Pasco eSchool enrolls 1,480 full-time students yearly, serving students K–12. Pasco eSchool instructs 8,000 individual students both within and outside of Pasco County in total. It is the third-largest virtual school by number by student enrollment in Florida.

==== Enrollment programs ====
The school has a full-time and a part-time enrollment program. All K–12 students in Pasco eSchool full-time enrollment take all of their total six courses digitally at Pasco eSchool.

=== Academic performance ===
Pasco eSchool's students' academic performance is frequently evaluated through state assessments. For the 2025–2026 school year, the high school portion (grades 9–12) reported the following rates based on data from the 2023–2024 academic year: 50% in mathematics, 64% in reading, and 74% in science. The school's four-year graduation rate stood at 92%, with very low chronic absenteeism rates, ranging from 0.1% to 3.9% of students. In Spring 2025 state assessments, grade 8 students achieved proficiency rates in English Language Arts were similar to district averages. The school overall achieved a B letter grade for the 2024–2025 school year from the Florida Department of Education.

== Controversies ==

=== Testing remediation disputes ===
During the 2015 Florida Standards Assessments (FSA), Pasco County Schools, including virtual programs like Pasco eSchool, enforced strict remediation requirements for students failing initial tests, which led to parent protests over "high-stakes" policies. Families argued that the district's refusal to accept alternative evidence of proficiency disproportionately affected online students, contributing to a broader issue that delayed promotions and increased dropout risks. The Florida Department of Education later adjusted guidelines amid backlash.

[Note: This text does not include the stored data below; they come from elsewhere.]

What follows belongs to an exercise in optimizing a design on an open flow for small area, a short achievable clock period and few clock cycles per item; a production flow would make more cautious choices.
In this exercise RTL edits were held to simulation tests only and were not proved equivalent to the original.
No activity file was given, so power comes from the tool's default toggle rates.

**constraint.sdc**
```tcl
create_clock -name core_clock -period 12.0 [get_ports {clk}]
set_input_delay 2.4000 -clock core_clock [delete_from_list [all_inputs] [get_ports {clk}]]
set_output_delay 2.4000 -clock core_clock [all_outputs]
set_load 0.01 [all_outputs]
```
**flow/abc_tea.script**
```
&get -n
&st
&dch -f
&nf -p
&put
buffer -c
topo
stime -c
upsize -c
dnsize -c
```
**design.v**
```verilog
module tea_iter_core (
  input  logic             clk,
  input  logic             rst,
  input  logic             in_valid,
  output logic             in_ready,
  input  logic             in_decrypt,
  input  logic [63:0]      in_v,
  input  logic [127:0]     in_k,
  output logic             out_valid,
  input  logic             out_ready,
  output logic [63:0]      out_v,
  output logic             out_decrypt
);
  localparam logic [31:0] DELTA        = 32'h9E3779B9;
  localparam logic [31:0] NEG_DELTA    = 32'h61C88647;   
  localparam logic [31:0] SUM_DEC_INIT = 32'hC6EF3720;   
  function automatic logic [31:0] add32(input logic [31:0] x, input logic [31:0] y,
                                        input logic cin);
    logic [31:0] g, p, gg, pp, gn, pn;
    g  = x & y;
    p  = x ^ y;
    gg = g;
    pp = p;
    gg[0] = g[0] | (p[0] & cin);
    for (int l = 0; l < 5; l++) begin
      gn = gg;
      pn = pp;
      for (int i = 0; i < 32; i++) begin
        if ((i >> l) & 1) begin
          gn[i] = gg[i] | (pp[i] & gg[((i >> l) << l) - 1]);
          pn[i] = pp[i] & pp[((i >> l) << l) - 1];
        end
      end
      gg = gn;
      pp = pn;
    end
    add32 = p ^ {gg[30:0], cin};
  endfunction
  logic         run_q;       
  logic         sw_q;        
  logic         fin_q;       
  logic         done_q;      
  logic         idle_q;      
  logic [31:0]  a_q, b_q, sum_q;
  logic [63:0]  kx_q, ky_q;
  logic         dec_q;
  logic         ph_q;        
  logic         in_rdy, accept;
  logic         step, last;
  logic [31:0]  f, b_step;
  assign f = add32(b_q << 4, kx_q[63:32], 1'b0) ^ add32(b_q, sum_q, 1'b0)
           ^ add32(b_q >> 5, kx_q[31:0], 1'b0);
  logic [31:0] f_st;
  logic        d_st;
  assign f_st   = f & {32{~sw_q}};
  assign d_st   = dec_q & ~sw_q;
  assign b_step = add32(a_q ^ {32{d_st}}, f_st, 1'b0) ^ {32{d_st}};
  assign step = run_q & ~sw_q;
  assign last = ph_q & (dec_q ? (sum_q[12] & sum_q[16] & sum_q[28])
                              : (sum_q[5] & ~sum_q[27]));
  assign in_rdy      = idle_q | (done_q & out_ready);
  assign accept      = in_valid & in_rdy;
  assign in_ready    = in_rdy & ~rst;
  assign out_valid   = done_q;
  assign out_v       = {a_q, b_q};
  assign out_decrypt = dec_q;
  always_ff @(posedge clk) begin
    if (rst) begin
      run_q  <= 1'b0;
      done_q <= 1'b0;
      idle_q <= 1'b1;
    end else if (accept) begin
      run_q  <= 1'b1;
      done_q <= 1'b0;
      idle_q <= 1'b0;
    end else if (run_q) begin
      if (sw_q ? fin_q : (last & ~dec_q)) begin
        run_q  <= 1'b0;
        done_q <= 1'b1;
      end
    end else if (out_ready) begin
      done_q <= 1'b0;
      idle_q <= 1'b1;
    end
  end
  always_ff @(posedge clk) begin
    if (accept) begin
      sw_q  <= in_decrypt;
      fin_q <= 1'b0;
    end else if (run_q) begin
      if (sw_q) sw_q <= 1'b0;
      else if (last) begin
        sw_q  <= 1'b1;
        fin_q <= 1'b1;
      end
    end
  end
  always_ff @(posedge clk) begin
    if (run_q) begin
      kx_q <= ~ky_q;
      ky_q <= ~kx_q;
      if (step) ph_q <= ~ph_q;
      sum_q <= sum_q + ((dec_q ? NEG_DELTA : DELTA) & {32{step & ph_q}});
    end else begin
      kx_q  <= in_k[63:0];
      ky_q  <= ~in_k[127:64];
      ph_q  <= 1'b0;
      sum_q <= in_decrypt ? SUM_DEC_INIT : DELTA;
    end
  end
  always_ff @(posedge clk) begin
    if (run_q) begin
      a_q <= b_q;
      b_q <= b_step;
    end else if (accept) begin
      a_q   <= in_v[63:32];
      b_q   <= in_v[31:0];
      dec_q <= in_decrypt;
    end
  end
endmodule
```
**flow/run.sh**
```bash
#!/bin/bash
# Layout flow: the standard flow with three changes.
# - Synthesis is the standard synthesis (synth_recipe.tcl and ORFS's
#   synth.tcl, unchanged, so the registers are the same) except that the
#   final ABC mapping uses flow/abc_tea.script: one delay-oriented &nf
#   mapping with pin permutation, instead of ORFS's five rounds of
#   restructuring, which leaves a smaller netlist at the same speed.
# - Plain buf_1 cells as the port buffers (every port is still buffered).
# - A larger setup margin for ORFS's timing repair, so that repair works
#   towards the period the design can reach instead of stopping at 12 ns.
set -euo pipefail
W=$(pwd)
sed 's|^  log_cmd abc {\*}\$abc_args$|  set abc_args [lreplace $abc_args 1 1 $::env(TEA_ABC_SCRIPT)]\n  log_cmd abc {*}$abc_args|' \
  "$FLOW_HOME/scripts/synth.tcl" > "$W/tea_synth.tcl"
grep -q TEA_ABC_SCRIPT "$W/tea_synth.tcl"
sed "s|source \$::env(SCRIPTS_DIR)/synth.tcl|source $W/tea_synth.tcl|" \
  "$W/synth_recipe.tcl" > "$W/tea_synth_recipe.tcl"
grep -q tea_synth.tcl "$W/tea_synth_recipe.tcl"
export TEA_ABC_SCRIPT="$W/flow/abc_tea.script"
bash standard.sh "BUFFER_PORTS_ARGS=-buffer_cell sky130_fd_sc_hd__buf_1" \
  SETUP_SLACK_MARGIN=6.4 "SYNTH_SCRIPT=$W/tea_synth_recipe.tcl" finish > standard.log 2>&1
```
**config.mk**
```make
export PLATFORM = sky130hd
export DESIGN_NAME = tea_iter_core
export DESIGN_NICKNAME = tea_iter_core
export VERILOG_FILES = /design/flow/design.v
export SDC_FILE = /design/flow/constraint.sdc
export NUM_CORES = 4
export LEC_CHECK = 0
export CAP_MARGIN = 20
export CORE_MARGIN = 2
export CORE_UTILIZATION = 40
export CTS_BUF_LIST = sky130_fd_sc_hd__clkbuf_16
export CTS_CLUSTER_DIAMETER = 100
export CTS_CLUSTER_SIZE = 20
export SLEW_MARGIN = 20
export TNS_END_PERCENT = 0
```
**standard.sh**
```bash
#!/bin/bash
# synth_recipe.tcl (not shown) runs the flow's synth.tcl, then flattens the netlist and writes it again
# the make line also repeats each setting of config.mk as NAME=value (left out here)
make -C /OpenROAD-flow-scripts/flow DESIGN_CONFIG=/design/flow/config.mk WORK_HOME=/design/flow/orfs CLKGATE_MAP_FILE= SYNTH_SCRIPT=/design/flow/synth_recipe.tcl "${@:-finish}"
```
==> impl_metrics.json, run 1 <==
{
  "outcome": "complete, no violations",
  "setup-tns-final_ns": 0,
  "cp_num_buf_inv": 2,
  "cp_common_cell": "buf_1",
  "netlist.area_leader.share": 0.224,
  "cpLargestDelayFamily": "buffers and inverters",
  "synth_seq_area_share": 0.358,
  "setup_ws_ns": 6.77,
  "hold_path.class": "flop to flop",
  "clkTransAtPathRegs_ns": 0.09,
  "crit_fanout": 2,
  "clock_latency_ns": 0.53,
  "post-route-min-period_ns": 5.23,
  "yosys-top-cells-area": "dfxtp_1 (22%), edfxtp_1 (13%), ha_1 (12%), xnor2_1 (10%), a21oi_1 (7.5%)",
  "layout-area-overhead-vs-synth_pct": 13.2,
  "grt_pass1_wl_um": 65300,
  "async_flop_share": 0,
  "skew_ns": 0.0338,
  "slew_viol_final": 0,
  "row_count": 70,
  "clockRootBuffer": "clkbuf_16",
  "critical_path_class": "input pin to primary output",
  "layout_commonest_cell": "buf_1",
  "grtUsageTotal": 0.218,
  "synth_compound_area_frac": 0.150,
  "p_leak_nw": 6.68,
  "fin_crit_sh": 0.436,
  "drive_above_1_share": 0.0386,
  "die_x_um": 196,
  "netlist_area_um2": 14800,
  "layout_common_cells": "buf_1 (263), a21oi_1 (220), nor2_1 (185)",
  "h-tree-depth": 1,
  "drt_iter0_markers": 567,
  "drc": 0,
  "grt_pass1_vias": 11900,
  "dpl.hpwl_um": 33200,
  "start_kind": "input pin",
  "grt_max_degree": 95,
  "syn_inst": 1564,
  "dp_cells": 2252,
  "synth_warnings": 1,
  "final-hold-violation-count": 0,
  "synth_xor_area_frac": 0.153,
  "pre_cts_slack_ns": 6.61,
  "dieArea_um2": 38400,
  "rsz0062_at_grt": "true",
  "critPathRequiredTime_ns": 9.60,
  "antenna_found_initial": 0,
  "tightest_slew_ns": 1.09,
  "power.density_nw_per_um2": 362,
  "first_pass_iters": 5,
  "synthMuxAreaShare": 0.0618,
  "slowest_stage": "a21oi_1",
  "synth_cell_type_count": 57,
  "via_per_inst": 5.26,
  "wire_per_inst_um": 18.6,
  "io_pins": 264,
  "endpoint_kind": "primary output",
  "port_buffers": 263,
  "layout.cells.non_filler": 2280,
  "setup_violations": 0,
  "worstPathCellList": "buf_1, a21oi_1, nor2_1, buf_1",
  "maxCapViolCount": 0,
  "initial_core_util": 0.405,
  "synth_ff_type": "dfxtp_1",
  "syn-num-nets": 1924,
  "ir_drop_mv": 0.168,
  "vias": 12000,
  "slew_headroom": 0.276,
  "max_freq_mhz": 191,
  "max_stage_delay_ns": 0.17,
  "numCtsBuffers": 16,
  "ys_ff_latch": 231,
  "synthAdderAreaFrac": 0.148,
  "grt_overflow": 0,
  "worstPathArrival_ns": 2.83,
  "antenna_cells": 0,
  "die_h_um": 196,
  "core-area_um2": 36400,
  "hold_buffers": 0,
  "cts.sinks": 231,
  "routed_wl_um": 42400,
  "finalNetCount": 2162,
  "syn_avg_cell_area_um2": 9.43,
  "cts_tree": "yes",
  "synth_top_family_by_area": "XOR/XNOR gates",
  "clk_path_buf_depth": 3,
  "synthSimpleGateAreaFrac": 0.104,
  "fill_cells": 3613,
  "yosys.area.top_type": "dfxtp_1",
  "place.gp.congestion": 0.906,
  "synth_edf_count": 66,
  "ant_nets": 0
}
-- kinds of logic after synthesis --
kind of cell / count (synthesis)
compound gates: 378
simple gates: 361
xor+xnor: 245
flops: 231
buf+inv: 98
mux: 88
fa+ha+maj: 163
-- where the power goes --
part / internal [W] / leakage (nW) / switching [W]
Clock: 0.000250 / 0.254 / 0.000298
Sequential: 0.000980 / 2.03 / 0.000196
Combinational: 0.00199 / 4.40 / 0.00234
Total: 0.00322 / 6.68 / 0.00283
-- through the flow --
stage	total power (W)	instance area (um^2)	utilization	hold slack, ns
2_1_floorplan	0.00454	14800	-	0.388
4_1_cts	0.00606	16700	0.458	0.406
5_1_grt	0.00660	16700	0.458	0.410
3_3_place_gp	0.00542	16200	0.445	0.390
6_report	0.00605	16700	0.458	0.394
3_5_place_dp	0.00546	16200	0.445	0.392
-- area by class of cell --
type	instances	area, um^2	area share
Multi-Input combinational cell	1235	9120	0.546
Inverter	47	178	0.0106
Sequential cell	231	5290	0.317
Clock inverter	12	75.1	0.00450
Clock buffer	16	400	0.0240
Tap cell	468	586	0.0351
Timing Repair Buffer	271	1050	0.0627
-- timing repair --
action / in CTS / in global routing
buffers inserted: 0 / 0
setup endpoints to repair: 0 / 8
gates resized for setup: 0 / 6
-- flip-flops by register name, indices dropped and copies added (netlist names), 32 cells and up --
name / cells
kx_q: 64
sum_q: 32
b_q: 32
ky_q: 64
a_q: 32
-- synth_stat cells (3+ instances only) --
library cell    n
a21oi_1       221
nor2_1        185
xnor2_1       172
dfxtp_1       165
ha_1          143
nand2_1        95
edfxtp_1       66
xor2_1         65
mux2i_1        64
o21ai_0        51
inv_1          45
clkbuf_1       39
mux2_2         24
a21o_1         23
fa_1           20
nor2b_1        18
nand3_1        15
nand4_1        13
a31oi_1        12
buf_1          12
o21bai_1       11
nor3_1         10
o21a_1          9
a211oi_1        7
nand2b_1        7
xnor3_1         7
and3_1          6
o311ai_0        6
o31ai_1         5
a41oi_1         4
and2_1          4
a21boi_0        3
o211ai_1        3
or3_1           3
-- routing by layer --
metal | GRT usage | share of wire | vias to the layer above
li1 | - | - | 5989
met1 | 0.274 | 0.43 | 5568
met2 | 0.377 | 0.47 | 368
met3 | 0.0368 | 0.060 | 73
met4 | 0.0811 | 0.042 | 0
met5 | 0 | 0 | -
-- worst reg2reg max path, stage by stage (launching register included) --
cell	delay, ns
edfxtp_1	0.46
ha_1	0.19
inv_1	0.05
fa_1	0.40
o21ai_0	0.30
a21oi_2	0.16
o311a_1	0.46
o21ai_0	0.31
a21o_1	0.18
xor2_1	0.17
xnor2_1	0.13
nor2_1	0.07
ha_1	0.38
a21o_1	0.18
a31oi_1	0.29
nor2_1	0.09
nor3_2	0.27
o21ai_0	0.12
a41oi_1	0.21
xor2_1	0.25
xnor2_1	0.16
a21oi_1	0.08
-- worst paths after layout --
| path | from | slack (ns) | endpoint | depth (start not counted) |
|---|---|---|---|---|
| max | out_ready | 6.77 | in_ready | 4 |
| min | ky_q[4]$_DFF_P_ | 0.39 | kx_q[4]$_DFF_P_ | 1 |
| max reg2reg | b_q[5]$_DFFE_PP_ | 6.77 | b_q[26]$_DFFE_PP_ | 21 |
| min reg2reg | ky_q[4]$_DFF_P_ | 0.39 | kx_q[4]$_DFF_P_ | 1 |
Testbench counts, summed over its fixed seeds: cycles 25,324, items 384.
==> inputs of run 2 (changes only) <==
--- a/flow/run.sh
+++ b/flow/run.sh
@@ -19,3 +19,3 @@
 export TEA_ABC_SCRIPT="$W/flow/abc_tea.script"
 bash standard.sh "BUFFER_PORTS_ARGS=-buffer_cell sky130_fd_sc_hd__buf_1" \
-  SETUP_SLACK_MARGIN=6.4 "SYNTH_SCRIPT=$W/tea_synth_recipe.tcl" finish > standard.log 2>&1
+  SETUP_SLACK_MARGIN=6.5 "SYNTH_SCRIPT=$W/tea_synth_recipe.tcl" finish > standard.log 2>&1
==> impl_metrics.json, run 2 <==
{
  "initial_core_util": 0.405,
  "cts_tree": "yes",
  "clkTransAtPathRegs_ns": 0.09,
  "synth_warnings": 1,
  "synth_ff_type": "dfxtp_1",
  "regToRegSetupSlack_ns": 6.82,
  "netlist.area_leader.share": 0.224,
  "layout-area-overhead-vs-synth_pct": 13.5,
  "yosysMostFrequentCell": "a21oi_1",
  "place.gp.congestion": 0.906,
  "row_count": 70,
  "utilization": 0.459,
  "slew_viol_final": 0,
  "dpl.hpwl_um": 33200,
  "max_freq_mhz": 191,
  "post-route-min-period_ns": 5.23,
  "first_pass_iters": 5,
  "layout_commonest_cell": "buf_1",
  "dieArea_um2": 38400,
  "antenna_cells": 0,
  "synth_common_cells": "a21oi_1 (221), nor2_1 (185), xnor2_1 (172)",
  "grt_pass1_vias": 11900,
  "setup-tns-final_ns": 0,
  "dpl_cell_area_um2": 16200,
  "clockRootBuffer": "clkbuf_16",
  "io_pins": 264,
  "fin_crit_sh": 0.436,
  "drc": 0,
  "async_flop_share": 0,
  "ys_ff_latch": 231,
  "crit_fanout": 2,
  "die_h_um": 196,
  "clk_path_buf_depth": 3,
  "netlist_area_um2": 14800,
  "syn-num-nets": 1924,
  "grt_overflow": 0,
  "rsz0062_at_grt": "true",
  "final_design_area_no_fill_um2": 16700,
  "hold_buffers": 0,
  "drt_iter0_markers": 586,
  "worstPathArrival_ns": 2.83,
  "numCtsBuffers": 16,
  "p_leak_nw": 6.71,
  "setup_violations": 0,
  "antenna_found_initial": 0,
  "endpoint_kind": "primary output",
  "synth_cell_type_count": 57,
  "routed_wl_um": 42500,
  "critical_path_class": "input pin to primary output",
  "ir_drop_mv": 0.177,
  "core-area_um2": 36400,
  "drive_above_1_share": 0.0413,
  "clock_latency_ns": 0.53,
  "start_kind": "input pin",
  "synth_edf_count": 66,
  "synth_seq_area_share": 0.358,
  "yosys.area.top_type": "dfxtp_1",
  "grt_max_degree": 95,
  "wire_per_inst_um": 18.6,
  "syn_inst": 1564,
  "yosys-top-cells-area": "dfxtp_1 (22%), edfxtp_1 (13%), ha_1 (12%), xnor2_1 (10%), a21oi_1 (7.5%)",
  "port_buffers": 263,
  "syn_avg_cell_area_um2": 9.43,
  "tightest_slew_ns": 1.09,
  "power.density_nw_per_um2": 364,
  "ant_nets": 0,
  "h-tree-depth": 1,
  "hold_path.class": "flop to flop",
  "via_per_inst": 5.26,
  "skew_ns": 0.0336,
  "die_x_um": 196,
  "maxCapViolCount": 0,
  "grtUsageTotal": 0.218,
  "slew_headroom": 0.271,
  "finalNetCount": 2166,
  "layout_common_cells": "buf_1 (263), a21oi_1 (219), nor2_1 (185)",
  "critPathRequiredTime_ns": 9.60,
  "outcome": "complete, no violations",
  "vias": 12000,
  "cts.sinks": 231,
  "grt_pass1_wl_um": 65300,
  "reg_top3": "kx_q x64, ky_q x64",
  "final-hold-violation-count": 0
}
## run 2: per-stage QoR
| step | hold WS (ns) | setup WS, ns | std cells | total power (W) |
|---|---|---|---|---|
| floorplan | 0.388 | 6.98 | 1564 | 0.00454 |
| global placement | 0.390 | 6.70 | 2252 | 0.00542 |
| detailed placement | 0.392 | 6.61 | 2252 | 0.00546 |
| CTS | 0.406 | 6.56 | 2280 | 0.00606 |
| global route | 0.410 | 6.41 | 2284 | 0.00666 |
| finish | 0.394 | 6.77 | 2284 | 0.00610 |
## run 2: kinds of logic (layout without fill, tap and decap cells)
| logic type | Yosys count | in the layout | share of synthesized area |
|---|---|---|---|
| compound gates | 378 | 378 | 0.150 |
| xor+xnor | 245 | 245 | 0.153 |
| fa+ha+maj | 163 | 163 | 0.148 |
| buf+inv | 98 | 350 | 0.0250 |
| flops | 231 | 231 | 0.358 |
| mux | 88 | 88 | 0.0618 |
| simple gates | 361 | 361 | 0.104 |
## run 2: routing by layer
metal / up-vias / wire length, um / global-route usage
met2: 381 / 19900 / 0.377
met4: 0 / 1800 / 0.0811
met1: 5551 / 18200 / 0.274
met3: 73 / 2620 / 0.0368
li1: 6001 / - / -
met5: - / 0 / 0
## run 2: final timing paths
check / startpoint / to / cells past startpoint
max reg2reg: b_q[9]$_DFFE_PP_ / b_q[26]$_DFFE_PP_ / 21
min reg2reg: ky_q[4]$_DFF_P_ / kx_q[4]$_DFF_P_ / 1
min: ky_q[4]$_DFF_P_ / kx_q[4]$_DFF_P_ / 1
max: out_ready / in_ready / 4
## run 2: repair_timing
item,4_1_cts,5_1_grt
buffers inserted,0,4
endpoints found under the hold margin,0,0
setup endpoints to repair,0,10
gates resized for setup,0,10
## run 2: cell type report
cell class              instances  area [um^2]
flip-flops and latches        231         5290
clock buffers                  16          400
clock inverters                12         75.1
repair buffers                275         1080
fillers                      3609        19700
multi-input cells            1235         9130
inverters                      47          178
well taps                     468          586
## run 2: critical path, cell delays in order
cell and delay [ns]:
buf_1 0.08, a21oi_1 0.17, nor2_1 0.05, buf_1 0.12
## run 2: power breakdown
part           total [W]  internal [W]  switching (W)
sequential       0.00118      0.000980       0.000196
combinational    0.00438       0.00203        0.00235
clock           0.000547      0.000250       0.000297
total            0.00610       0.00326        0.00284
==> inputs of run 3 (changes only) <==
--- a/flow/run.sh
+++ b/flow/run.sh
@@ -19,3 +19,3 @@
 export TEA_ABC_SCRIPT="$W/flow/abc_tea.script"
 bash standard.sh "BUFFER_PORTS_ARGS=-buffer_cell sky130_fd_sc_hd__buf_1" \
-  SETUP_SLACK_MARGIN=6.5 "SYNTH_SCRIPT=$W/tea_synth_recipe.tcl" finish > standard.log 2>&1
+  SETUP_SLACK_MARGIN=6.6 "SYNTH_SCRIPT=$W/tea_synth_recipe.tcl" finish > standard.log 2>&1
==> impl_metrics.json, run 3 <==
{
  "outcome": "complete, no violations",
  "dpl.hpwl_um": 33200,
  "worstPathArrival_ns": 2.83,
  "critical_path_class": "input pin to primary output",
  "swShare": 0.465,
  "setup-tns-final_ns": 0,
  "start_kind": "input pin",
  "p_int_w": 0.00328,
  "syn-num-nets": 1924,
  "skew_ns": 0.0344,
  "via_per_inst": 5.26,
  "layout_common_cells": "buf_1 (263), a21oi_1 (219), nor2_1 (185)",
  "grtUsageTotal": 0.218,
  "netlist.area_leader.share": 0.224,
  "finalNetCount": 2168,
  "seqCellArea_um2": 5290,
  "clockRootBuffer": "clkbuf_16",
  "place.gp.congestion": 0.906,
  "async_flop_share": 0,
  "row_count": 70,
  "grt_util_met3": 0.0368,
  "power.density_nw_per_um2": 366,
  "drt_iter0_markers": 547,
  "grt_pass1_vias": 11900,
  "first_pass_iters": 5,
  "clkTransAtPathRegs_ns": 0.09,
  "yosys-top-cells-area": "dfxtp_1 (22%), edfxtp_1 (13%), ha_1 (12%), xnor2_1 (10%), a21oi_1 (7.5%)",
  "pwr-share-clk": 0.089,
  "cpLargestDelayFamily": "buffers and inverters",
  "slew_headroom": 0.275,
  "clk_path_buf_depth": 3,
  "grt_pass1_wl_um": 65400,
  "ant_nets": 0,
  "fill_cells": 3610,
  "fin_crit_sh": 0.436,
  "comb_power_share": 0.719,
  "synth_cell_type_count": 57,
  "drc": 0,
  "layout_commonest_cell": "buf_1",
  "antenna_cells": 0,
  "antenna_found_initial": 0,
  "final-hold-violation-count": 0,
  "tightest_slew_ns": 1.09,
  "hold_buffers": 0,
  "seq_power_share": 0.192,
  "numCtsBuffers": 16,
  "maxCapViolCount": 0,
  "wire_per_inst_um": 18.6,
  "netlist_area_um2": 14800,
  "syn_inst": 1564,
  "endpoint_kind": "primary output",
  "syn_avg_cell_area_um2": 9.43,
  "grt_max_degree": 95,
  "cts.sinks": 231,
  "setup_violations": 0,
  "synth_edf_count": 66,
  "drive_above_1_share": 0.0429,
  "routed_wl_um": 42400,
  "rsz0062_at_grt": "true",
  "synth_warnings": 1,
  "die_x_um": 196,
  "die_h_um": 196,
  "synth_common_cells": "a21oi_1 (221), nor2_1 (185), xnor2_1 (172)",
  "busiest_layer": "met2",
  "slew_viol_final": 0,
  "yosys.area.top_type": "dfxtp_1",
  "worstPathCellList": "buf_1, a21oi_1, nor2_1, buf_1",
  "cts_tree": "yes",
  "cp_common_cell": "buf_1",
  "max_freq_mhz": 191,
  "ir_drop_mv": 0.185,
  "reg_top3": "kx_q x64, ky_q x64",
  "grtUsageMet2": 0.378,
  "timing.hold.ws_ns": 0.394,
  "multi_input_area_um2": 9140,
  "slowest_stage": "a21oi_1",
  "ys_ff_latch": 231,
  "max_stage_delay_ns": 0.17,
  "initial_core_util": 0.405,
  "yosysMostFrequentCell": "a21oi_1",
  "layout-area-overhead-vs-synth_pct": 13.6,
  "hold_path.class": "flop to flop",
  "io_pins": 264,
  "synth_seq_area_share": 0.358,
  "dieArea_um2": 38400,
  "critPathRequiredTime_ns": 9.60,
  "power_switching_w": 0.00286,
  "cp_num_buf_inv": 2,
  "core-area_um2": 36400,
  "p_leak_nw": 6.72,
  "met1_usage": 0.274,
  "grt_overflow": 0,
  "clock_latency_ns": 0.53,
  "crit_fanout": 2,
  "vias": 12000,
  "port_buffers": 263,
  "h-tree-depth": 1,
  "post-route-min-period_ns": 5.23,
  "synth_ff_type": "dfxtp_1"
}
-- run 3: cell counts after synthesis --
Identical to the previous run, type by type.
-- run 3: area by class of cell --
| type | instances | area share |
|---|---|---|
| Multi-Input combinational cell | 1235 | 0.545 |
| Sequential cell | 231 | 0.316 |
| Timing Repair Buffer | 277 | 0.0652 |
| Tap cell | 468 | 0.0349 |
| Clock buffer | 16 | 0.0239 |
| Inverter | 47 | 0.0106 |
| Clock inverter | 12 | 0.00448 |
-- run 3: kinds of logic (layout without fill, tap and decap cells) --
family / count (synthesis) / count (layout) / share of synthesized area
simple gates: 361 / 361 / 0.104
mux: 88 / 88 / 0.0618
compound gates: 378 / 378 / 0.150
xor+xnor: 245 / 245 / 0.153
buf+inv: 98 / 352 / 0.0250
flops: 231 / 231 / 0.358
fa+ha+maj: 163 / 163 / 0.148
-- run 3: worst reg2reg max path, cell delays in order, from the launching register on --
cell and delay [ns]:
edfxtp_1 0.50, ha_1 0.40, a21oi_1 0.17, o21ai_0 0.17, a21oi_1 0.17, o41a_1 0.27, clkinv_2 0.15, fa_1 0.40
xnor2_1 0.19, xnor2_1 0.16, xnor2_1 0.14, nor2_1 0.06, ha_1 0.36, a21o_1 0.22, a31oi_2 0.27, nor2_1 0.09
nor3_2 0.23, buf_4 0.15, o21ai_0 0.06, a31oi_1 0.19, xor2_1 0.23, xnor2_1 0.15, a21oi_1 0.09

=== Competition with Florida Virtual School and enrollment decline ===
Pasco eSchool has faced ongoing challenges from competition with the state-run Florida Virtual School (FLVS), leading to enrollment declines and funding losses for the district. In the 2023–2024 school year, Pasco eSchool's enrollment dropped by approximately 1,200 students, resulting in a $5 million shortfall in state funding, as parents opted for FLVS due to perceived flexibility and fewer restrictions. District officials responded by launching aggressive marketing campaigns, including emails and calls to parents highlighting FLVS's "inferior" quality and emphasizing eSchool's local support, though media outlets argued this bordered on misleading tactics.

== Awards and recognitions ==
During the 2017–18 school year (Pasco eSchool's 10th year open), Pasco eSchool was awarded the Florida Virtual School Franchise of the Year among larger district franchises.

== Funding ==
Pasco eSchool is funded by the Pasco County School Board since 2009. The school also receives state funding from Florida, which is contingent upon student learning success.

== Courses ==

=== Curriculum ===
Each course at Pasco eSchool is completed digitally and is designed to be finished by students in 18 weeks or less. Courses can be completed at the student's own pace. Pasco eSchool offers the same courses as Florida Virtual School, though it has 50 more elective, career, and technical courses. The school has more course options than any other learning program in the State of Florida.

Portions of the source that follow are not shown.